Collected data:
====

[src/rtl/pulse_feat_outreg.sv]
module pulse_feat_outreg #(
  parameter int SW     = 12,
  parameter int TS_W   = 32,
  parameter int AREA_W = 18,
  parameter int LEN_W  = 7,
  parameter int WB     = 48,
  parameter int OVF_W  = 8
) (
  input  logic              clk,
  input  logic              rst_n,
  input  logic              done,
  input  logic [TS_W-1:0]   in_ts,
  input  logic [SW-1:0]     in_pk,
  input  logic [AREA_W-1:0] in_area,
  input  logic [LEN_W-1:0]  in_tot,
  input  logic [WB-1:0]     in_win,
  input  logic              rec_ready,
  output logic              rec_valid,
  output logic [TS_W-1:0]   rec_time,
  output logic [SW-1:0]     rec_peak,
  output logic [AREA_W-1:0] rec_area,
  output logic [LEN_W-1:0]  rec_tot,
  output logic [WB-1:0]     rec_win,
  output logic [OVF_W-1:0]  drop_count,
  output logic              load_evt,
  output logic              drop_evt
);

  assign load_evt = done && (!rec_valid || rec_ready);
  assign drop_evt = done && rec_valid && !rec_ready;

  always_ff @(posedge clk or negedge rst_n) begin
    if (!rst_n) begin
      rec_valid  <= 1'b0;
      rec_time   <= '0;
      rec_peak   <= '0;
      rec_area   <= '0;
      rec_tot    <= '0;
      rec_win    <= '0;
      drop_count <= '0;
    end else begin
      if (load_evt) begin
        rec_valid <= 1'b1;
        rec_time  <= in_ts;
        rec_peak  <= in_pk;
        rec_area  <= in_area;
        rec_tot   <= in_tot;
        rec_win   <= in_win;
      end else if (rec_ready) begin
        rec_valid <= 1'b0;
      end
      if (drop_evt && (drop_count != '1)) drop_count <= drop_count + 1'b1;
    end
  end

endmodule

[src/rtl/pulse_feat_extract.sv]
module pulse_feat_extract #(
  parameter int SW      = 12,
  parameter int TS_W    = 32,
  parameter int MAX_LEN = 64,
  parameter int WIN_LEN = 4,
  parameter bit WIN_EN  = 1'b1,
  parameter int OVF_W   = 8,
  localparam int LEN_W  = $clog2(MAX_LEN + 1),
  localparam int AREA_W = $clog2(MAX_LEN * ((1 << SW) - 1) + 1),
  localparam int WB     = WIN_LEN * SW
) (
  input  logic              clk,
  input  logic              rst_n,
  input  logic              smp_valid,
  input  logic [SW-1:0]     smp_data,
  input  logic [SW-1:0]     thresh,
  input  logic [SW-1:0]     pedestal,
  output logic              rec_valid,
  input  logic              rec_ready,
  output logic [TS_W-1:0]   rec_time,
  output logic [SW-1:0]     rec_peak,
  output logic [AREA_W-1:0] rec_area,
  output logic [LEN_W-1:0]  rec_tot,
  output logic [WB-1:0]     rec_win,
  output logic [OVF_W-1:0]  drop_count
);

  logic [TS_W-1:0]   ts_q;
  logic              peak_hit, peak_evt, done_evt, load_evt, drop_evt;
  logic [SW-1:0]     pk_val, fin_pk;
  logic [TS_W-1:0]   pk_ts, fin_ts;
  logic [WB-1:0]     pk_win, fin_win;
  logic [AREA_W-1:0] fin_area;
  logic [LEN_W-1:0]  fin_tot;

  always_ff @(posedge clk or negedge rst_n) begin
    if (!rst_n) ts_q <= '0;
    else        ts_q <= ts_q + 1'b1;
  end

  pulse_feat_slope #(.SW(SW), .TS_W(TS_W), .WIN_LEN(WIN_LEN), .WIN_EN(WIN_EN)) slope_i (
    .clk(clk), .rst_n(rst_n), .smp_valid(smp_valid), .smp_data(smp_data), .ts_now(ts_q),
    .peak_hit(peak_hit), .pk_val(pk_val), .pk_ts(pk_ts), .pk_win(pk_win)
  );

  pulse_feat_region #(.SW(SW), .TS_W(TS_W), .AREA_W(AREA_W), .LEN_W(LEN_W), .WB(WB)) region_i (
    .clk(clk), .rst_n(rst_n), .smp_valid(smp_valid), .smp_data(smp_data),
    .thresh(thresh), .pedestal(pedestal), .peak_hit(peak_hit), .pk_val(pk_val),
    .pk_ts(pk_ts), .pk_win(pk_win), .done(done_evt), .cand(peak_evt),
    .fin_ts(fin_ts), .fin_pk(fin_pk), .fin_area(fin_area), .fin_tot(fin_tot), .fin_win(fin_win)
  );

  pulse_feat_outreg #(.SW(SW), .TS_W(TS_W), .AREA_W(AREA_W), .LEN_W(LEN_W), .WB(WB),
                      .OVF_W(OVF_W)) out_i (
    .clk(clk), .rst_n(rst_n), .done(done_evt), .in_ts(fin_ts), .in_pk(fin_pk),
    .in_area(fin_area), .in_tot(fin_tot), .in_win(fin_win), .rec_ready(rec_ready),
    .rec_valid(rec_valid), .rec_time(rec_time), .rec_peak(rec_peak), .rec_area(rec_area),
    .rec_tot(rec_tot), .rec_win(rec_win), .drop_count(drop_count),
    .load_evt(load_evt), .drop_evt(drop_evt)
  );

endmodule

====

[What to do]: Look through the records and gather each line with the word "assign".

[Your solution]:
  assign load_evt = done && (!rec_valid || rec_ready);
  assign drop_evt = done && rec_valid && !rec_ready;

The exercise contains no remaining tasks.